*** Extracted information
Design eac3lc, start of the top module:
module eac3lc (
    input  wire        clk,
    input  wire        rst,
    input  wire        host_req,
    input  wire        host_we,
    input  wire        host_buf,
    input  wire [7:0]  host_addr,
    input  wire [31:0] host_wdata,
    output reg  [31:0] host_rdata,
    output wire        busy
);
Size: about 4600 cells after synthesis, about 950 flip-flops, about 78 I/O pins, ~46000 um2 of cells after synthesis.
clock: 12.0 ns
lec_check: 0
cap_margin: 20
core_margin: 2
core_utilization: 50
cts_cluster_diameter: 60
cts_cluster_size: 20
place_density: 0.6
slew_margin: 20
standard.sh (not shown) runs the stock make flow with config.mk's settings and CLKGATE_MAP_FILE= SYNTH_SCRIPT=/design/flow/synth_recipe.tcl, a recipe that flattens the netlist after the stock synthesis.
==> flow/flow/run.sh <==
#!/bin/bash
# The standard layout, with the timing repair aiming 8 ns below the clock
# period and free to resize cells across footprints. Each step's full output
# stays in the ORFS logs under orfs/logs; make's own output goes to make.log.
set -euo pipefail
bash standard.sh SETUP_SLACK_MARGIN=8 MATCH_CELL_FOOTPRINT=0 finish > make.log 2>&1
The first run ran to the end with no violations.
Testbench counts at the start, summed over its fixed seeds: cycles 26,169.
Source: an optimization exercise on an open RTL-to-GDS flow (aim: small area, a short achievable clock period and few clock cycles). Production flows keep margins and buffers that such runs may drop. In this exercise RTL edits were held to simulation tests only and were not proved equivalent to the original. No activity file was given, so power comes from the tool's default toggle rates.

==> job 3391: inputs <==
Design etlv, start of the top module:
module etlv (
    input             clk,
    input             rst,
    input             reg_wr,
    input      [5:0]  reg_addr,
    input      [31:0] reg_wdata,
    output reg [31:0] reg_rdata,
    output reg        mem_req,
    output reg        mem_we,
    output reg [31:0] mem_addr,
    output reg [7:0]  mem_wdata,
    input             mem_ready,
    input      [7:0]  mem_rdata,
    input             mem_err
);
    localparam [2:0] OP_DECODE_TAG = 3'd1, OP_ENCODE_TAG = 3'd2,
                     OP_DECODE_LEN = 3'd3, OP_ENCODE_LEN = 3'd4,
                     OP_PARSE      = 3'd5, OP_SERIALIZE  = 3'd6,
                     OP_FIND       = 3'd7;
    localparam [3:0] E_OK = 4'd0, E_BADARG = 4'd1, E_NODATA = 4'd2,
                     E_NOMEM = 4'd3, E_INVALID = 4'd4, E_OVERFLOW = 4'd5,
                     E_MSGSIZE = 4'd6, E_NOTFOUND = 4'd7, E_BUS = 4'd8;
    localparam [3:0] S_IDLE = 4'd0, S_TAG0 = 4'd1, S_TAGC = 4'd2, S_LEN0 = 4'd3,
                     S_LENB = 4'd4, S_TEND = 4'd5, S_RECW = 4'd6, S_RECR = 4'd7,
                     S_EMIT = 4'd8, S_VRD  = 4'd9, S_VWR  = 4'd10;
    reg [2:0]  cmd;
    reg        done;
    reg [3:0]  err;
    reg [31:0] src_addr, src_len, dst_addr, dst_cap, tok_addr, tok_n, arg;
    reg        rz;       
    reg [3:0]  st;
    reg [31:0] off;      
  ...
make LEC_CHECK=0 CAP_MARGIN=20 CORE_MARGIN=2 CORE_UTILIZATION=45 SETUP_SLACK_MARGIN=5 SLEW_MARGIN=20 finish   # period 12.0 ns
run.sh (not shown) runs the stock make flow with config.mk's settings and CLKGATE_MAP_FILE= SYNTH_SCRIPT=/design/flow/synth_recipe.tcl, a recipe that flattens the netlist after the stock synthesis.
==> inputs of job 7439, as changes to job 3391 <==
SETUP_SLACK_MARGIN = not set   (was 5)
==> inputs of job 7536, as changes to job 3391 <==
CORE_UTILIZATION = 50   (was 45)
==> implementation parameters <==
Parameter                              Value

Cells and area
  Util after Layout ... approximately half
  Total of fill cells in the finished design ... between 7k and 8k
  Count of plain and timing-repair buffers in the layout ... roughly 260

Worst setup path
  Critical Path Max Stage Delay ... a little over 0.8 ns
  Slowest stage cell on the critical path ... nor2_4
  Critical-path cell list ... nand2b_1 -> nor2_4 -> buf_4 -> mux2_2 -> ha_1 -> nor3_1 -> o21ai_0 -> a31oi_1 -> o21ai_0 -> a31oi_1 -> a31oi_1 -> a31oi_1 -> xnor2_1 -> a22oi_1 -> nand3_1 -> clkdlybuf4s50_1

Placed design
  HPWL Detailed ... 155,000 µm

GRT
  Number of antenna violations at the first check in global routing ... 25

STA
  Post-layout worst setup margin ... about 2.6 ns

Pwr
  Power Clock ... around 0.0019 W
  Largest vdd supply drop ... approximately 0.00012 V
  Share of total power in sequential cells ... approximately 29%

Run status
  Run status ... timing/DRC/antenna clean

Floorplan
  Chip Width ... between 200 and 300 µm

Clocking
  Resize count post-CTS ... 0
Source of the figures above: job 7439

==> implementation parameters <==
Parameter                              Value

Run status
  Run status ... timing/DRC/antenna clean

Worst setup path
  Critical Path Max Stage Delay ... around 0.44 ns
  Critical-path cell list ... buf_12 -> nand2b_4 -> nor2_4 -> buf_12 -> buf_4 -> buf_16 -> mux2_4 -> ha_4 -> a21o_1 -> a21oi_2 -> o211ai_1 -> buf_4 -> o211a_4 -> o21bai_4 -> a21oi_4 -> or4_4 -> nand3_4 -> buf_6 -> nand2_2 -> o211ai_1 -> buf_2
  Slowest stage cell on the critical path ... or4_4

Cells and area
  Total of fill cells in the finished design ... ~7.2k
  Util after Layout ... between 50% and 60%
  Count of plain and timing-repair buffers in the layout ... ~410

Clocking
  Resize count post-CTS ... ~290

Placed design
  HPWL Detailed ... roughly 160,000 µm

STA
  Post-layout worst setup margin ... 4.94 ns

Pwr
  Share of total power in sequential cells ... 27.0%
  Largest vdd supply drop ... 0.000122 V
  Power Clock ... about 0.0019 W

GRT
  Number of antenna violations at the first check in global routing ... 27

Floorplan
  Chip Width ... 278 µm
Source of the figures above: job 3391
From an optimization exercise on the open Yosys and OpenROAD flow, aimed at small area, a short achievable clock period and few clock cycles per item; shortcuts taken in it are not production practice. Only simulation tests tie the RTL to the original design; equivalence was not proved. Power figures rest on the tool's default switching activity, not on a simulated workload.

==> 01-02 <==
Design cpre_hsv2rgb, start of the top module:
module cpre_hsv2rgb (
    input  wire        clk,
    input  wire        rst,
    input  wire        in_valid,
    output wire        in_ready,
    input  wire [31:0] in_h,
    input  wire [31:0] in_s,
    input  wire [31:0] in_v,
    output reg         out_valid,
    input  wire        out_ready,
    output reg  [15:0] out_r,
    output reg  [15:0] out_g,
    output reg  [15:0] out_b
);
    reg  skid_v;
    reg  rdy;                    
    wire adv = !skid_v;
    assign in_ready = rdy;
    reg vld0, vld1, vld2, vld3, vld4, vld5;
    wire [30:0] h_c, s_c, v_c;
    cpre_clamp01 u_ch (.a(in_h), .y(h_c));
    cpre_clamp01 u_cs (.a(in_s), .y(s_c));
    cpre_clamp01 u_cv (.a(in_v), .y(v_c));
    reg [30:0] h0, s0, v0;
    always @(posedge clk)
        if (adv) begin
            h0 <= h_c;
            s0 <= s_c;
            v0 <= v_c;
        end
    wire [24:0] hr_w;
    wire        hhi_w;
    wire [1:0]  hkl_w;
    wire [4:0]  hd_w;
    wire        htiny_w, hnear_w;
    cpre_hfront u_hf (.h(h0), .r(hr_w), .hi(hhi_w), .kl(hkl_w), .d(hd_w),
                      .tiny(htiny_w), .near(hnear_w));
    wire [23:0] asn_w;
    wire [4:0]  lzp_w;
    wire        asz_w;
    cpre_oms  u_oms (.s(s0), .an(asn_w), .lz(lzp_w), .zero(asz_w));
    wire [38:0] ve_w1;
    cpre_benc u_ev1 (.b({1'b1, v0[22:0]}), .e(ve_w1));
    reg [24:0] hr1;
    reg [1:0]  hkl1;
    reg [4:0]  hd1;
    reg        htiny1, hnear1;
    reg [23:0] asn1;
    reg [38:0] ve1;
    reg [4:0]  lzp1;
    reg        zp1;
    reg [30:0] s1, v1;
  ...
export LEC_CHECK = 0
export ABC_AREA = 1
export CAP_MARGIN = 20
export CORE_MARGIN = 2
export CORE_UTILIZATION = 55
export SLEW_MARGIN = 20
create_clock -name core_clock -period 30.0 [get_ports {clk}]
run.sh (not shown) runs the stock make flow with config.mk's settings and CLKGATE_MAP_FILE= SYNTH_SCRIPT=/design/flow/synth_recipe.tcl, a recipe that flattens the netlist after the stock synthesis.
==> 03-10: changes against 01-02 <==
--- a/flow/design.v
+++ b/flow/design.v
@@ -278,36 +278,16 @@
     wire [23:0] kept2 = hi2 ? ph : {ph[22:0], n15[1]};
     wire        rb2  = hi2 ? n15[1] : n15[0];
     wire        st2  = hi2 ? (n15[0] | l13) : l13;
     wire [24:0] z    = {1'b0, kept2} + {24'd0, rb2 & (st2 | kept2[0])};
     wire [9:0]  t    = 10'd127 - ye[9:0] + {9'd0, ~hi2};
     wire [17:0] zs   = z[24:7] >> t[4:0];
     assign c = (zero || ye < 10'sd111) ? 16'd0 : zs[15:0];
 endmodule
-module cpre_perm (
-    input  wire [2:0]  sector,
-    input  wire [15:0] cv,
-    input  wire [15:0] cp,
-    input  wire [15:0] cx,       
-    output reg  [15:0] r,
-    output reg  [15:0] g,
-    output reg  [15:0] b
-);
-    always @(*) begin
-        case (sector)
-            3'd0:    begin r = cv; g = cx; b = cp; end
-            3'd1:    begin r = cx; g = cv; b = cp; end
-            3'd2:    begin r = cp; g = cv; b = cx; end
-            3'd3:    begin r = cp; g = cx; b = cv; end
-            3'd4:    begin r = cx; g = cp; b = cv; end
-            default: begin r = cv; g = cp; b = cx; end
-        endcase
-    end
-endmodule
 module cpre_benc (
     input  wire [23:0] b,
     output reg  [38:0] e         
 );
     wire [26:0] bx = {2'b00, b, 1'b0};
     integer i;
     reg [2:0] t;
     always @(*) begin
@@ -2388,46 +2368,61 @@
             zx4  <= axz || (v3[30:23] == 8'd0);
             ve4  <= ve_w;
             ev4  <= v3[30:23];
             cv4  <= cv_w;
             cp4  <= cp3;
         end
     wire [47:0] pmx;
     cpre_mul24e u_mx (.a(axn4), .e(ve4), .y(pmx));
-    reg [2:0]   sec5;
+    reg [8:0] sel_w;
+    always @(*) begin
+        case (sec4)
+            3'd0:    sel_w = 9'b100_001_010;    
+            3'd1:    sel_w = 9'b001_100_010;    
+            3'd2:    sel_w = 9'b010_100_001;    
+            3'd3:    sel_w = 9'b010_001_100;    
+            3'd4:    sel_w = 9'b001_010_100;    
+            default: sel_w = 9'b100_010_001;    
+        endcase
+    end
+    reg [8:0]   sel5;
     reg [47:22] pmx5;
     reg         stx5;
     reg [4:0]   lzx5;
     reg         zx5;
     reg [7:0]   ev5;
     reg [15:0]  cv5, cp5;
     always @(posedge clk)
         if (adv) begin
-            sec5 <= sec4;
+            sel5 <= sel_w;
             pmx5 <= pmx[47:22];
             stx5 <= |pmx[21:0];
             lzx5 <= lzx4;
             zx5  <= zx4;
             ev5  <= ev4;
             cv5  <= cv4;
             cp5  <= cp4;
         end
     wire [15:0]       cx_w;
     cpre_postchan u_px (.pm(pmx5), .st21(stx5), .e(ev5), .lz(lzx5), .zero(zx5),
                         .c(cx_w));
-    wire [15:0] r_w, g_w2, b_w;
-    cpre_perm u_perm (.sector(sec5), .cv(cv5), .cp(cp5), .cx(cx_w),
-                      .r(r_w), .g(g_w2), .b(b_w));
+    wire [8:0]  sel = sel5 & {9{!skid_v}};
+    wire [15:0] r_w = ({16{sel[8]}} & cv5) | ({16{sel[7]}} & cp5) | ({16{sel[6]}} & cx_w)
+                    | ({16{skid_v}} & skid[47:32]);
+    wire [15:0] g_w2 = ({16{sel[5]}} & cv5) | ({16{sel[4]}} & cp5) | ({16{sel[3]}} & cx_w)
+                    | ({16{skid_v}} & skid[31:16]);
+    wire [15:0] b_w = ({16{sel[2]}} & cv5) | ({16{sel[1]}} & cp5) | ({16{sel[0]}} & cx_w)
+                    | ({16{skid_v}} & skid[15:0]);
     reg [47:0] skid;
     wire arrive   = adv && vld5;
     wire out_free = !out_valid || out_ready;
     always @(posedge clk) begin
         if (skid_v ? out_ready : (arrive && out_free))
-            {out_r, out_g, out_b} <= skid_v ? skid : {r_w, g_w2, b_w};
+            {out_r, out_g, out_b} <= {r_w, g_w2, b_w};
         if (arrive && !out_free)
             skid <= {r_w, g_w2, b_w};
     end
     wire skid_n = skid_v ? !out_ready : (arrive && !out_free);
     always @(posedge clk) begin
         if (rst) begin
             vld0 <= 1'b0; vld1 <= 1'b0; vld2 <= 1'b0;
             vld3 <= 1'b0; vld4 <= 1'b0; vld5 <= 1'b0;
==> qor summary <==
| quantity | 01-02 | 03-10 |
|---|---|---|
| Shortest period the worst path allows | 9.461 ns | 8.349 ns |
| Via/cell ratio | 6.015 | 5.998 |
| Multiplexer area fraction after synthesis | 0.003010 | 0.002185 |
| Detailed placement HPWL | 235,000 um | 231,700 um |
| Combinational group power | 9.47 mW | 10.5 mW |
| Flip-flop and latch area | 22,790 um^2 | 22,970 um^2 |
| Finished layout cell area | 102,400 um^2 | 102,500 um^2 |
| Sequential share of the synthesized area | 0.2364 | 0.2388 |
| # placed instances | 14,460 | 14,360 |
| Number of stages on the worst setup path | 32 | 26 |
| Result of the run | timing/DRC/antenna clean | timing/DRC/antenna clean |
| Pin count of the biggest net entering global routing | 162 | 79 |
| Adder-cell share of the synthesized area | 0.2219 | 0.2224 |
| FF-to-FF setup slack | 20.54 ns | 21.65 ns |
| Multi-input gate share of total cell area | 0.6214 | 0.6157 |
| Non-filler instance count after layout | 14,620 | 14,530 |
| Initial core utilization | 0.5542 | 0.5535 |
| Core Area | 174,000 um^2 | 173,800 um^2 |
Testbench counts of 01-02, summed over its fixed seeds: cycles 16,056, items 16,000.
Testbench counts of 03-10, summed over its fixed seeds: cycles 16,056, items 16,000.
This is an optimization exercise on Yosys and OpenROAD, whose aim is small area, a short achievable clock period and few clock cycles, not a production implementation.
In this exercise RTL edits were held to simulation tests only and were not proved equivalent to the original.
In every run shown here, the design's own scripts or RTL, not TritonCTS, make the clock network.
The flow treats the clock pin as an ideal source. Dropping or thinning the clock tree relies on that and would not hold on a real chip.
Power and IR drop assume default switching activity.

File: flow/constraint.sdc
create_clock -name core_clock -period 4.0 [get_ports {clk}]
set_input_delay 0.8000 -clock core_clock [delete_from_list [all_inputs] [get_ports {clk}]]
set_output_delay 0.8000 -clock core_clock [all_outputs]
set_load 0.01 [all_outputs]
File: flow/standard.sh
#!/bin/bash
# synth_recipe.tcl (not shown) runs the flow's synth.tcl, then flattens the netlist and writes it again
# the make line also repeats each setting of config.mk as NAME=value (left out here)
make -C /OpenROAD-flow-scripts/flow DESIGN_CONFIG=/design/flow/config.mk WORK_HOME=/design/flow/orfs CLKGATE_MAP_FILE= SYNTH_SCRIPT=/design/flow/synth_recipe.tcl "${@:-finish}"
File: flow/flow/cts_hook.tcl
# Clock tree by hand: the clock port drives K buffers, each driving a
# cluster of the registers (k-means on their placed positions).
proc manual_cts {K cbuf {rbuf ""}} {
  set block [ord::get_db_block]
  set clknet [$block findNet clk]
  set master [[ord::get_db] findMaster $cbuf]
  set sinks {}
  foreach it [$clknet getITerms] {
    set b [[$it getInst] getBBox]
    lappend sinks [list $it [expr {([$b xMin] + [$b xMax]) / 2.0}] [expr {([$b yMin] + [$b yMax]) / 2.0}]]
  }
  set sinks [lsort -real -index 1 $sinks]
  set n [llength $sinks]
  # initial centers: spread along x
  set cx {}; set cy {}
  for {set k 0} {$k < $K} {incr k} {
    set s [lindex $sinks [expr {int(($k + 0.5) * $n / $K)}]]
    lappend cx [lindex $s 1]; lappend cy [lindex $s 2]
  }
  for {set iter 0} {$iter < 30} {incr iter} {
    set sumx [lrepeat $K 0.0]; set sumy [lrepeat $K 0.0]; set cnt [lrepeat $K 0]
    set assign {}
    foreach s $sinks {
      set best 0; set bd 1e30
      for {set k 0} {$k < $K} {incr k} {
        set d [expr {abs([lindex $s 1] - [lindex $cx $k]) + abs([lindex $s 2] - [lindex $cy $k])}]
        if {$d < $bd} { set bd $d; set best $k }
      }
      lappend assign $best
      lset sumx $best [expr {[lindex $sumx $best] + [lindex $s 1]}]
      lset sumy $best [expr {[lindex $sumy $best] + [lindex $s 2]}]
      lset cnt $best [expr {[lindex $cnt $best] + 1}]
    }
    for {set k 0} {$k < $K} {incr k} {
      if {[lindex $cnt $k] > 0} {
        lset cx $k [expr {[lindex $sumx $k] / [lindex $cnt $k]}]
        lset cy $k [expr {[lindex $sumy $k] / [lindex $cnt $k]}]
      }
    }
  }
  set src $clknet
  if {$rbuf ne ""} {
    # one root buffer at the middle of the leaves
    set rinst [odb::dbInst_create $block [[ord::get_db] findMaster $rbuf] clkbuf_root]
    set src [odb::dbNet_create $block clknet_root]
    $src setSigType CLOCK
    [$rinst findITerm A] connect $clknet
    [$rinst findITerm X] connect $src
    set mx 0.0; set my 0.0
    for {set k 0} {$k < $K} {incr k} { set mx [expr {$mx + [lindex $cx $k]}]; set my [expr {$my + [lindex $cy $k]}] }
    $rinst setLocation [expr {int($mx / $K)}] [expr {int($my / $K)}]
    $rinst setPlacementStatus PLACED
  }
  for {set k 0} {$k < $K} {incr k} {
    set inst [odb::dbInst_create $block $master clkbuf_leaf_$k]
    set net [odb::dbNet_create $block clknet_leaf_$k]
    $net setSigType CLOCK
    [$inst findITerm A] connect $src
    [$inst findITerm X] connect $net
    $inst setLocation [expr {int([lindex $cx $k])}] [expr {int([lindex $cy $k])}]
    $inst setPlacementStatus PLACED
    lappend nets $net
  }
  foreach s $sinks a $assign {
    set it [lindex $s 0]
    $it disconnect
    $it connect [lindex $nets $a]
  }
  puts "manual_cts: $n sinks in $K clusters of [join $cnt { }]"
}

# ORFS's cts step calls clock_tree_synthesis: build the tree by hand instead,
# a root buffer driving one buffer per cluster of registers.
proc clock_tree_synthesis {args} {
  manual_cts 6 sky130_fd_sc_hd__clkbuf_8 sky130_fd_sc_hd__clkbuf_8
  set_propagated_clock [all_clocks]
}
File: flow/flow/run.sh
#!/bin/bash
# Standard layout with two changes:
#  - the ports get plain buffers instead of delay cells;
#  - the clock tree is built by hand (flow/cts_hook.tcl, run by ORFS's cts
#    step before it would call clock_tree_synthesis): one root buffer driving
#    one buffer per cluster of registers, in place of TritonCTS's H-tree.
set -euo pipefail
work=$(pwd)
export BUFFER_PORTS_ARGS="-buffer_cell sky130_fd_sc_hd__buf_1"
export PRE_CTS_TCL="$work/flow/cts_hook.tcl"
bash standard.sh > flow.log 2>&1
******
> [Task item]
Return word for word the lines above from the line with "mW | 10.5 mW |" to the line with "14,620 | 14,530 |", including both and leaving out all others.

> [Task result]
| Combinational group power | 9.47 mW | 10.5 mW |
| Flip-flop and latch area | 22,790 um^2 | 22,970 um^2 |
| Finished layout cell area | 102,400 um^2 | 102,500 um^2 |
| Sequential share of the synthesized area | 0.2364 | 0.2388 |
| # placed instances | 14,460 | 14,360 |
| Number of stages on the worst setup path | 32 | 26 |
| Result of the run | timing/DRC/antenna clean | timing/DRC/antenna clean |
| Pin count of the biggest net entering global routing | 162 | 79 |
| Adder-cell share of the synthesized area | 0.2219 | 0.2224 |
| FF-to-FF setup slack | 20.54 ns | 21.65 ns |
| Multi-input gate share of total cell area | 0.6214 | 0.6157 |
| Non-filler instance count after layout | 14,620 | 14,530 |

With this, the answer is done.